::: Study material

## config.mk

```make
export PLATFORM = sky130hd
export DESIGN_NAME = cdisp_exec
export DESIGN_NICKNAME = d
export VERILOG_FILES = /design/src/rtl/cdisp_pkg.sv /design/src/rtl/cdisp_decode.sv /design/src/rtl/cdisp_modstep.sv /design/src/rtl/cdisp_ram.sv /design/src/rtl/cdisp_exec.sv
export SDC_FILE = /design/constraint.sdc
export NUM_CORES = 1
export LEC_CHECK = 0
export BUFFER_PORTS_ARGS = -buffer_cell sky130_fd_sc_hd__clkbuf_2
export CAP_MARGIN = 20
export CORE_MARGIN = 10
export CORE_UTILIZATION = 32
export DETAILED_ROUTE_END_ITERATION = 10
export GPL_TIMING_DRIVEN = 1
export SYNTH_ARGS = -nofsm -noshare
export SYNTH_HDL_FRONTEND = slang
export SYNTH_HIERARCHICAL = 1
export SYNTH_SLANG_ARGS = --single-unit
```

## constraint.sdc

```tcl
create_clock -name clk -period 3.54 [get_ports clk]
set_input_delay 0.708 -clock clk [delete_from_list [all_inputs] [get_ports clk]]
set_output_delay 0.708 -clock clk [all_outputs]
set_load 0.01 [all_outputs]
```

## src/rtl/cdisp_pkg.sv

```systemverilog
package cdisp_pkg;
  typedef enum logic [1:0] {
    OP_NONE  = 2'd0,
    OP_CLEAR = 2'd1,
    OP_HOME  = 2'd2,
    OP_ENTRY = 2'd3
  } op_e;

  typedef enum logic [1:0] {
    TGT_DISP  = 2'd0,
    TGT_GLYPH = 2'd1,
    TGT_MARK  = 2'd2,
    TGT_MARK2 = 2'd3
  } tgt_e;
endpackage

```

## src/rtl/cdisp_decode.sv

```systemverilog
module cdisp_decode
  import cdisp_pkg::*;
#(
  parameter int CW      = 16,
  parameter int OPC_LSB = 8
) (
  input  logic [CW-1:0] word,
  output op_e           op,
  output logic          ent_inc,
  output logic          ent_shift
);
  logic [2:0] opc;
  assign opc       = word[OPC_LSB +: 3];
  assign ent_inc   = word[1];
  assign ent_shift = word[0];

  always_comb begin
    if (opc[2])      op = OP_ENTRY;
    else if (opc[1]) op = OP_HOME;
    else if (opc[0]) op = OP_CLEAR;
    else             op = OP_NONE;
  end
endmodule

```

## src/rtl/cdisp_modstep.sv

```systemverilog
module cdisp_modstep #(
  parameter int N  = 12,
  localparam int W = $clog2(N)
) (
  input  logic [W-1:0] cur,
  input  logic         up,
  output logic [W-1:0] nxt
);
  localparam logic [W-1:0] TOP = W'(N - 1);

  always_comb begin
    if (up) nxt = (cur == TOP) ? '0 : cur + 1'b1;
    else    nxt = (cur == '0) ? TOP : cur - 1'b1;
  end
endmodule

```

## src/rtl/cdisp_ram.sv

```systemverilog
module cdisp_ram #(
  parameter int DEPTH = 12,
  parameter int DW    = 8,
  localparam int AW   = $clog2(DEPTH)
) (
  input  logic          clk,
  input  logic          we,
  input  logic [AW-1:0] waddr,
  input  logic [DW-1:0] wdata,
  input  logic [AW-1:0] raddr,
  output logic [DW-1:0] rdata
);
  logic [DW-1:0] mem [DEPTH];

  always_ff @(posedge clk) begin
    if (we) mem[waddr] <= wdata;
    rdata <= mem[raddr];
  end
endmodule

```

## src/rtl/cdisp_exec.sv

```systemverilog
module cdisp_exec
  import cdisp_pkg::*;
#(
  parameter int            DEPTH   = 12,
  parameter int            DW      = 8,
  parameter int            CW      = 16,
  parameter int            OPC_LSB = 8,
  parameter logic [DW-1:0] SPACE   = 8'h20,
  localparam int           AW      = $clog2(DEPTH)
) (
  input  logic          clk,
  input  logic          rst,
  input  logic          cmd_we,
  input  logic [CW-1:0] cmd_word,
  input  logic          dat_we,
  input  logic [1:0]    dat_target,
  input  logic [DW-1:0] dat_byte,
  input  logic [AW-1:0] rd_addr,
  output logic [DW-1:0] rd_data,
  output logic          busy,
  output logic [AW-1:0] addr_ctr,
  output logic          inc_mode,
  output logic          shift_en,
  output logic [AW-1:0] shift_ofs
);
  localparam logic [AW-1:0] LAST = AW'(DEPTH - 1);

  op_e           op;
  logic          ent_inc, ent_shift;
  logic [AW-1:0] addr_q, ofs_q, clr_idx, addr_nxt, ofs_nxt;
  logic          inc_q, shift_q, busy_q;
  logic          cmd_ok, dat_ok, to_disp;
  logic          ram_we;
  logic [AW-1:0] ram_waddr;
  logic [DW-1:0] ram_wdata;

  cdisp_decode #(.CW(CW), .OPC_LSB(OPC_LSB)) u_dec (
    .word(cmd_word), .op(op), .ent_inc(ent_inc), .ent_shift(ent_shift)
  );

  cdisp_modstep #(.N(DEPTH)) u_addr_step (.cur(addr_q), .up(inc_q), .nxt(addr_nxt));
  cdisp_modstep #(.N(DEPTH)) u_ofs_step  (.cur(ofs_q),  .up(inc_q), .nxt(ofs_nxt));

  assign cmd_ok  = cmd_we && !busy_q;
  assign dat_ok  = dat_we && !busy_q && !cmd_we;
  assign to_disp = (tgt_e'(dat_target) == TGT_DISP);

  always_ff @(posedge clk) begin
    if (rst) begin
      addr_q  <= '0;
      ofs_q   <= '0;
      inc_q   <= 1'b1;
      shift_q <= 1'b0;
      busy_q  <= 1'b0;
      clr_idx <= '0;
    end else if (busy_q) begin
      clr_idx <= clr_idx + 1'b1;
      if (clr_idx == LAST) busy_q <= 1'b0;
    end else if (cmd_ok) begin
      case (op)
        OP_CLEAR: begin
          addr_q  <= '0;
          inc_q   <= 1'b1;
          busy_q  <= 1'b1;
          clr_idx <= '0;
        end
        OP_HOME: begin
          addr_q <= '0;
          ofs_q  <= '0;
        end
        OP_ENTRY: begin
          inc_q   <= ent_inc;
          shift_q <= ent_shift;
        end
        default: ;
      endcase
    end else if (dat_ok) begin
      addr_q <= addr_nxt;
      if (to_disp && shift_q) ofs_q <= ofs_nxt;
    end
  end

  assign ram_we    = busy_q || (dat_ok && to_disp);
  assign ram_waddr = busy_q ? clr_idx : addr_q;
  assign ram_wdata = busy_q ? SPACE : dat_byte;

  cdisp_ram #(.DEPTH(DEPTH), .DW(DW)) u_ram (
    .clk(clk), .we(ram_we), .waddr(ram_waddr), .wdata(ram_wdata),
    .raddr(rd_addr), .rdata(rd_data)
  );

  assign busy      = busy_q;
  assign addr_ctr  = addr_q;
  assign inc_mode  = inc_q;
  assign shift_en  = shift_q;
  assign shift_ofs = ofs_q;

  AST_ADDR_RANGE: assert property (@(posedge clk) disable iff (rst)
    (addr_q <= LAST) && (ofs_q <= LAST));
  AST_CLEAR_START: assert property (@(posedge clk) disable iff (rst)
    (cmd_ok && op == OP_CLEAR) |=> busy_q && addr_q == '0 && inc_q && $stable(shift_q) && $stable(ofs_q));
  AST_BUSY_FREEZE: assert property (@(posedge clk) disable iff (rst)
    busy_q |=> $stable(addr_q) && $stable(inc_q) && $stable(shift_q) && $stable(ofs_q));
  AST_TEST_IGNORED: assert property (@(posedge clk) disable iff (rst)
    (cmd_ok && op == OP_NONE) |=> $stable(addr_q) && $stable(inc_q) && $stable(shift_q) && $stable(ofs_q) && !busy_q);
  AST_NO_SHIFT_OTHER: assert property (@(posedge clk) disable iff (rst)
    (dat_we && !busy_q && !cmd_we && dat_target != 2'd0) |=> $stable(ofs_q));
  AST_HOME: assert property (@(posedge clk) disable iff (rst)
    (cmd_ok && op == OP_HOME) |=> addr_q == '0 && ofs_q == '0 && $stable(inc_q) && $stable(shift_q));
endmodule

```

==> flow_summary.yaml, run 1 <==
status:
  status: "finished clean"
global_routing:
  first_global_vias: 3101
  grt_pass1_wl_mm: 16.9
  grt-ovfl-total: 0
  grtUsageTotal: 0.103
  antenna_found_initial: 0
  grt_max_degree: 18
worst_hold_path:
  hold_path.class: "flip-flop to flip-flop"
  min_from: "shift_en"
  hold_path_depth: 2
  hold_end: "shift_en"
timing:
  max_slew_margin: 0.381
  worst_slack_ns: 1.13
  fin_crit_sh: 0.681
  setup_violations: 0
  setup_tns_ns: 0
  fin_skew_ns: 0.00666
  maxSlewViolCount: 0
  rsz0062_at_grt: "false"
  tightestPinTransition_ns: 0.926
  hold_violations: 0
  fin_crit_ns: 2.41
  max_freq_mhz: 415
cts:
  cts_sinks: 119
  cts_resized: 0
  cts_max_path_buffers: 2
  clk_pin_slew_worst_paths_ns: 0.06
  post-cts-setup-buffer-count: 0
  cts_buffers: 17
  htreeDepth: 4
  cts_tree: "built"
  root_buffer: "clkbuf_16"
  cts-hold-fix-buffers: 0
  clk_latency_ns: 0.41
critical_path:
  cp.required_ns: 3.57
  slowest_stage: "nor2_1"
  worst-r2r-cell-count: 5
  crit_arrival_ns: 2.44
  crit_path_max_fanout: 17
  slowest_delay_ns: 0.71
  reg2reg_from: "busy"
  cp-start-kind: "flip-flop"
  endpoint_kind: "flip-flop"
  crit_chain: "buf_4 > inv_2 > o31ai_1 > nand3b_1 > nor2_1"
  ff2ff_setup_slack_ns: 1.13
  path_class: "flip-flop to flip-flop"
  regToRegEndpoint: "u_ram/mem[9][1]"
power:
  power_uw: 3450
  leakagePower_uw: 0.00216
  power_frac_clock: 0.495
  p_comb_frac: 0.055
  p_sw_frac: 0.219
  p_sw_uw: 757
  power.share.sequential: 0.450
  p_int_uw: 2700
  ir_drop_uv: 321
  p_per_area_mw_per_mm2: 568
floorplanning:
  top_level_ports: 53
  rows: 45
  core_region_area_mm2: 0.0153
  die-area_mm2: 0.0212
  die_height_um: 146
  initial_core_util: 0.330
  die_w_um: 146
detailed_routing:
  wirelength_mm: 10.5
  viasPerCell: 4.83
  via_count: 2936
  ant_nets: 0
  drt_iter0_markers: 113
  post-route-drc-count: 0
  firstDrtPassIters: 7
  wl_per_cell_um: 17.3
synthesis:
  synth_cells: 330
  synth-seq-area-share: 0.662
  syn_avg_cell_area_um2: 15.3
  synth_edf_count: 96
  ys_types: 46
  async_flop_share: 0
  ys_warn_count: 6
  ys.flop_type: "edfxtp_1"
  syn_nets: 372
  syn_area_mm2: 0.00505
  ys_ff_latch: 119
place:
  dpl-instance-area_mm2: 0.00549
  dp_hpwl_mm: 7.07
  gp_congestion: 0.762
  portBuffers: 41
  dp_slack_ns: 0.743
cells_and_area:
  regArea_mm2: 0.00334
  area_growth_syn_to_layout_pct: 20.5
  drive_above_1_share: 0.262
  final_area_mm2: 0.00608
  layout.nets: 426
  final_util: 0.397
  nFillCells: 1464
  diodes: 0
  multiInputGateArea_mm2: 0.00155
job:
  drv_cap: 0
## worst max path at each step
stage               startpoint               to  depth (start not counted)
detailed placement      cmd_we  u_ram/mem[9][6]                          5
global placement        cmd_we  u_ram/mem[9][4]                          5
finish                    busy  u_ram/mem[9][1]                          5
global route              busy  u_ram/mem[9][3]                          5
floorplan               cmd_we  u_ram/mem[0][0]                          4
CTS                       busy  u_ram/mem[9][3]                          5
## cell usage in the layout, fill, tap and decap left out, types with 3 or more instances in the layout
| cell | count |
|---|---|
| a21oi_1 | 14 |
| a22oi_1 | 8 |
| buf_4 | 10 |
| clkbuf_16 | 17 |
| clkbuf_2 | 41 |
| clkinvlp_4 | 4 |
| dfxtp_1 | 23 |
| edfxtp_1 | 96 |
| ha_1 | 8 |
| inv_1 | 12 |
| inv_6 | 4 |
| mux2_1 | 4 |
| mux2i_1 | 19 |
| mux4_2 | 14 |
| nand2_1 | 16 |
| nand2b_1 | 8 |
| nand3_1 | 11 |
| nor2_1 | 16 |
| nor2b_1 | 9 |
| nor3_1 | 5 |
| o221ai_1 | 8 |
| o22ai_1 | 3 |
| or2_1 | 3 |
| or2b_1 | 4 |
## cells by family (layout without fill, tap and decap cells)
kind of cell | after synthesis | count (layout) | share of synthesized area
flops | 119 | 119 | 0.662
simple gates | 83 | 83 | 0.0897
xor+xnor | 2 | 2 | 0.00347
mux | 41 | 41 | 0.124
compound gates | 48 | 48 | 0.0699
buf+inv | 29 | 96 | 0.0310
fa+ha+maj | 8 | 8 | 0.0198
## worst max-delay path, delay by kind of cell, from the launching register on
family                 cells  cell delay [ns]
buffers and inverters      2             0.39
AND/OR/NAND/NOR            2             0.93
flip-flops                 1             0.58
AO/OA/AOI/OAI              1             0.13
## sequential cells by signal, summed over array words and instances (netlist names)
| signal | flops |
|---|---|
| shift_ofs | 4 |
| inc_mode | 1 |
| clr_idx | 4 |
| busy | 1 |
| u_ram/rdata | 8 |
| u_ram/mem | 96 |
| shift_en | 1 |
| addr_ctr | 4 |
## power by group through the flow
| stage | Sequential (uW) | Clock [uW] | Combinational [uW] |
|---|---|---|---|
| after CTS | 1550 | 1740 | 196 |
| after detailed placement | 1580 | 0 | 195 |
| after floorplan | 1580 | 0 | 128 |
| after global placement | 1580 | 0 | 190 |
| after global routing | 1560 | 1810 | 214 |
| final | 1550 | 1710 | 191 |
## layout make-up
type                       instances  area share
sequential                       119       0.550
multi-input combinational        182       0.255
clock buffer                      19      0.0745
timing repair buffer              51      0.0461
tap                              211      0.0434
clock inverter                    13      0.0237
inverter                          13     0.00802
## metal layers
metal  vias up  part of all wire  track usage
li1       1383                 -            -
met1      1464              0.46        0.130
met2        81              0.47        0.158
met3         8             0.060       0.0385
met4         0             0.010       0.0364
met5         -                 0            0
## stage by stage
step | instances | hold slack (ns)
floorplan | 330 | 0.458
global placement | 576 | 0.470
detailed placement | 576 | 0.500
CTS | 608 | 0.510
global route | 608 | 0.535
finish | 608 | 0.498
## synthesized netlist by cell type, types with 4 or more instances
master / number / share of area
o221ai_1: 8 / 0.014
edfxtp_1: 96 / 0.57
nand2b_1: 8 / 0.0099
buf_2: 4 / 0.0040
nor3_1: 5 / 0.0050
inv_1: 12 / 0.0089
clkbuf_1: 4 / 0.0030
nand2_1: 16 / 0.012
dfxtp_1: 23 / 0.091
a22oi_1: 8 / 0.012
nor2_1: 16 / 0.012
mux2_1: 4 / 0.0089
mux4_2: 14 / 0.062
mux2i_1: 19 / 0.038
a21oi_1: 14 / 0.014
ha_1: 8 / 0.020
or2b_1: 4 / 0.0059
nor2b_1: 9 / 0.011
nand3_1: 11 / 0.011
Note: power is estimated with default switching activity, not from simulation.
==> run 2, diff against run 1 <==
==> constraint.sdc (replaced) <==
create_clock -name clk -period 1.95 [get_ports clk]
set_input_delay 0.39 -clock clk [delete_from_list [all_inputs] [get_ports clk]]
set_output_delay 0.39 -clock clk [all_outputs]
set_load 0.01 [all_outputs]
==> run 2 against run 1 <==
Compared with the run above:
- largest power group unchanged
- hold slack worse by 0.28 ns
- maximum frequency up 30%
- global-route usage down 0.65 points
- clock power up 77%
- via count down 0.72%
- critical path depth down 1
- cell count up 3.9%
- non-clock buffer count up 24
- setup slack worse by 1.0 ns
==> flow_summary.yaml, run 2 (synthesis gave the netlist of run 1 again) <==
status:
  status: "finished clean"
floorplanning:
  rows: 45
  initial_core_util: 0.330
  die_w_um: 146
  core_region_area_mm2: 0.0153
  die_height_um: 146
  die-area_mm2: 0.0212
  top_level_ports: 53
cts:
  clk_pin_slew_worst_paths_ns: 0.05
  cts_tree: "built"
  post-cts-setup-buffer-count: 0
  clk_latency_ns: 0.41
  cts_buffers: 17
  cts_resized: 0
  htreeDepth: 4
  root_buffer: "clkbuf_16"
  cts_sinks: 119
  cts_max_path_buffers: 2
  cts-hold-fix-buffers: 0
power:
  p_int_uw: 4860
  p_sw_frac: 0.220
  leakagePower_uw: 0.00231
  p_comb_frac: 0.063
  p_sw_uw: 1370
  power_frac_clock: 0.486
  p_per_area_mw_per_mm2: 980
  power.share.sequential: 0.451
  power_uw: 6240
  ir_drop_uv: 597
cells_and_area:
  area_growth_syn_to_layout_pct: 26.0
  largest_reg_flops: 96
  top_register: "u_ram/mem"
  layout.nets: 450
  top_regs: "u_ram/mem x96, u_ram/rdata x8"
  layout_commonest_cell: "edfxtp_1"
  layout_common_cells: "edfxtp_1, clkbuf_2, buf_4, dfxtp_1, mux2i_1"
  diodes: 0
  drive_above_1_share: 0.323
timing:
  max_freq_mhz: 540
  worst_slack_ns: 0.0977
  fin_skew_ns: 0.0185
  fin_crit_sh: 0.950
  hold_violations: 0
  fin_crit_ns: 1.85
  max_slew_margin: 0.598
  maxSlewViolCount: 0
  setup_violations: 0
  rsz0062_at_grt: "false"
  tightestPinTransition_ns: 0.600
worst_hold_path:
  hold_path.class: "input port to flip-flop"
  min_from: "cmd_word[0]"
  hold_end: "shift_en"
  hold_path_depth: 3
critical_path:
  path_class: "flip-flop to flip-flop"
  endpoint_kind: "flip-flop"
  reg2reg_from: "busy"
  cp-start-kind: "flip-flop"
  ff2ff_setup_slack_ns: 0.1
  regToRegEndpoint: "u_ram/mem[0][3]"
  worst-r2r-cell-count: 4
  crit_arrival_ns: 1.97
  crit_path_max_fanout: 9
  cp.required_ns: 2.07
detailed_routing:
  post-route-drc-count: 0
  drt_iter0_markers: 139
  ant_nets: 0
  via_count: 2915
  wl_per_cell_um: 15.7
  firstDrtPassIters: 4
  wirelength_mm: 9.90
  viasPerCell: 4.61
place:
  portBuffers: 41
  dp_hpwl_mm: 6.98
  dp_slack_ns: -0.0722
  gp_congestion: 0.772
global_routing:
  grtUsageTotal: 0.0964
  grt_pass1_wl_mm: 16.0
  first_global_vias: 2993
  grt-ovfl-total: 0
  antenna_found_initial: 0
  grt_max_degree: 17
job:
  drv_cap: 0
-- run 2: cell type report --
class / instances / area [um2]
timing repair buffer: 75 / 536
fill: 1430 / 8950
tap: 211 / 264
multi-input combinational: 182 / 1590
sequential: 119 / 3350
clock inverter: 14 / 150
clock buffer: 18 / 429
inverter: 13 / 48.8
-- run 2: worst max-delay path by stage --
stage	start	to	slack, ns	cells past startpoint
5_1_grt	busy	u_ram/mem[8][4]	0.02	5
3_3_place_gp	cmd_we	u_ram/mem[0][0]	-0.06	6
3_5_place_dp	cmd_we	u_ram/mem[0][0]	-0.07	6
2_1_floorplan	busy	u_ram/mem[0][0]	0.006	4
6_report	busy	u_ram/mem[0][3]	0.1	4
4_1_cts	busy	u_ram/mem[0][3]	0.08	4
-- run 2: power groups by stage --
stage	logic [uW]	registers, uW	clock network (uW)
2_1_floorplan	240	2870	0
3_3_place_gp	389	2870	0
3_5_place_dp	399	2870	0
4_1_cts	401	2820	3090
5_1_grt	435	2820	3200
6_report	393	2820	3030
-- run 2: critical path, stage by stage (launching register included) --
cell and delay [ns]:
dfxtp_4 0.40, mux2_1 0.37, or3b_4 0.44, nor3_4 0.21, buf_12 0.15
-- run 2: metal layers --
| layer | routed length, um | track usage | up-vias |
|---|---|---|---|
| li1 | - | - | 1434 |
| met1 | 4690 | 0.120 | 1406 |
| met2 | 4610 | 0.147 | 63 |
| met3 | 452 | 0.0363 | 12 |
| met4 | 139 | 0.0410 | 0 |
| met5 | 0 | 0 | - |
-- run 2: through the flow --
step	TNS [ns]	util	hold slack, ns	instance area [um2]	instances
final	0	0.416	0.220	6360	632
after global routing	0	0.416	0.221	6360	632
after CTS	0	0.416	0.202	6360	632
after detailed placement	-0.754	0.378	0.470	5780	600
after global placement	-0.484	0.378	0.462	5780	600
after floorplan	0	-	0.458	5100	330
==> run 3, diff against run 2 <==
--- a/config.mk
+++ b/config.mk
@@ -13,5 +13,4 @@
 export GPL_TIMING_DRIVEN = 1
 export SYNTH_ARGS = -nofsm -noshare
 export SYNTH_HDL_FRONTEND = slang
-export SYNTH_HIERARCHICAL = 1
 export SYNTH_SLANG_ARGS = --single-unit
==> run 3 against run 2 <==
Compared with the run above:
- via count rose by 1.4%
- cell count decreased by 2.4%
- global-route usage rose by 0.22 points
- sequential power barely moved
- first-iteration DRC count grew 15%
- combinational power shrank 14%
- clock skew down 0.011 ns
- die area is 0.10% lower
- critical endpoint is now shift_ofs[3]
- synthesized cell count decreased by 1.5%
- routed wire length up 2.1%
==> flow_summary.yaml, run 3 <==
status:
  status: "finished clean"
cts:
  clk_pin_slew_worst_paths_ns: 0.06
  cts_buffers: 17
  cts-hold-fix-buffers: 0
  clk_latency_ns: 0.41
  post-cts-setup-buffer-count: 0
  htreeDepth: 4
  cts_sinks: 119
  cts_tree: "built"
  cts_max_path_buffers: 2
  root_buffer: "clkbuf_16"
cells_and_area:
  multiInputGateArea_mm2: 0.00157
  top_register: "u_ram.mem"
  layout_common_cells: "edfxtp_1, clkbuf_2, mux4_2, buf_4, dfxtp_1"
  largest_reg_flops: 96
  fin_cells: 617
  final_area_mm2: 0.00623
  final_util: 0.407
  nFillCells: 1432
  top_regs: "u_ram.mem x96, u_ram.rdata x8"
  layout_commonest_cell: "edfxtp_1"
  diodes: 0
  layout.nets: 435
  area_growth_syn_to_layout_pct: 23.5
  drive_above_1_share: 0.337
  regArea_mm2: 0.00334
synthesis:
  syn_area_mm2: 0.00504
  ys_ff_latch: 119
  yosysMostFrequentCell: "edfxtp_1"
  syn_avg_cell_area_um2: 15.5
  ys_top_cells_by_count: "edfxtp_1, mux4_2, dfxtp_1"
  synth-seq-area-share: 0.663
  ys_warn_count: 0
  synth_edf_count: 96
  synthTopCellsByArea: "edfxtp_1, mux4_2, dfxtp_1"
  synth_top_cell_by_area: "edfxtp_1"
  async_flop_share: 0
  ys.flop_type: "edfxtp_1"
  synth_cells: 325
  ys_types: 46
  syn_nets: 367
  yosysTopAreaCellShare: 0.572
worst_hold_path:
  hold_end: "shift_en"
  hold_path_depth: 3
  min_from: "cmd_word[0]"
  hold_path.class: "input port to flip-flop"
place:
  dp_cells: 585
  portBuffers: 41
  dp_hpwl_mm: 6.78
  gp_congestion: 0.773
  dpl-instance-area_mm2: 0.00562
critical_path:
  ff2ff_setup_slack_ns: 0.21
  crit_path_max_fanout: 17
  endpoint_kind: "flip-flop"
  crit_arrival_ns: 2.09
  worst-r2r-cell-count: 5
  path_class: "flip-flop to flip-flop"
  regToRegEndpoint: "shift_ofs[3]"
  reg2reg_from: "busy"
  cp.required_ns: 2.30
  cp-start-kind: "flip-flop"
job:
  drv_cap: 0
timing:
  fin_skew_ns: 0.00779
  tightestPinTransition_ns: 0.880
  setup_tns_ns: 0
  setup_violations: 0
  maxSlewViolCount: 0
  rsz0062_at_grt: "false"
  fin_crit_ns: 1.74
  max_freq_mhz: 575
  max_slew_margin: 0.412
  hold_violations: 0
  fin_crit_sh: 0.892
floorplanning:
  rows: 45
  die-area_mm2: 0.0212
  top_level_ports: 53
  core_region_area_mm2: 0.0153
  die_w_um: 146
  die_height_um: 146
  initial_core_util: 0.329
detailed_routing:
  post-route-drc-count: 0
  drt_iter0_markers: 160
  via_count: 2956
  wl_per_cell_um: 16.4
  wirelength_mm: 10.1
  ant_nets: 0
  viasPerCell: 4.79
  firstDrtPassIters: 4
global_routing:
  first_global_vias: 3196
  grtUsageTotal: 0.0986
  grt_max_degree: 18
  grt_pass1_wl_mm: 16.3
  antenna_found_initial: 0
  grt-ovfl-total: 0
power:
  p_per_area_mw_per_mm2: 996
  ir_drop_uv: 650
  leakagePower_uw: 0.00221
run 3: cell types whose count changed after synthesis, sizes merged, moves of 4 or more:
cell / before / now
o221ai: 8 / 0
nand3: 11 / 6
clkbuf: 4 / 8
mux4: 16 / 24
a21oi: 14 / 10
nand2b: 9 / 5
a211oi: 0 / 4
a31oi: 0 / 6
a22oi: 8 / 0
nor3b: 0 / 6
or2b: 4 / 0
mux2i: 19 / 8
mux2: 6 / 1
o21ai: 3 / 13
run 3: logic make-up (layout without fill, tap and decap cells):
family	count (synthesis)	count (layout)	synth area share
muxes	33	33	0.125
and+or+nand+nor	86	86	0.0958
adders and majority gates	8	8	0.0199
AOI/OAI and AO/OA	50	50	0.0668
buffers and inverters	27	108	0.0258
xor gates and xnor gates	2	2	0.00347
DFF	119	119	0.663
run 3: power breakdown:
part / total (uW) / internal (uW) / switching (uW)
combinational: 337 / 151 / 186
clock: 3060 / 1940 / 1120
sequential: 2810 / 2790 / 20.8
total: 6200 / 4880 / 1330
run 3: worst max path at each step:
stage               cells past startpoint                to  slack (ns)        start
floorplan                               4  u_ram.mem[11][0]       -0.06  addr_ctr[0]
global placement                        6   u_ram.mem[2][0]        0.01       cmd_we
detailed placement                      6   u_ram.mem[2][2]        0.02       cmd_we
CTS                                     2              busy        0.07         busy
global route                            5   u_ram.mem[2][7]        0.08  addr_ctr[1]
finish                                  5      shift_ofs[3]        0.21         busy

::::::

**Problem details:** Display every line of the listing that contains the string "rdata".

**Response to the task:**
  output logic [DW-1:0] rdata
    rdata <= mem[raddr];
    .raddr(rd_addr), .rdata(rd_data)
| u_ram/rdata | 8 |
  top_regs: "u_ram/mem x96, u_ram/rdata x8"
  top_regs: "u_ram.mem x96, u_ram.rdata x8"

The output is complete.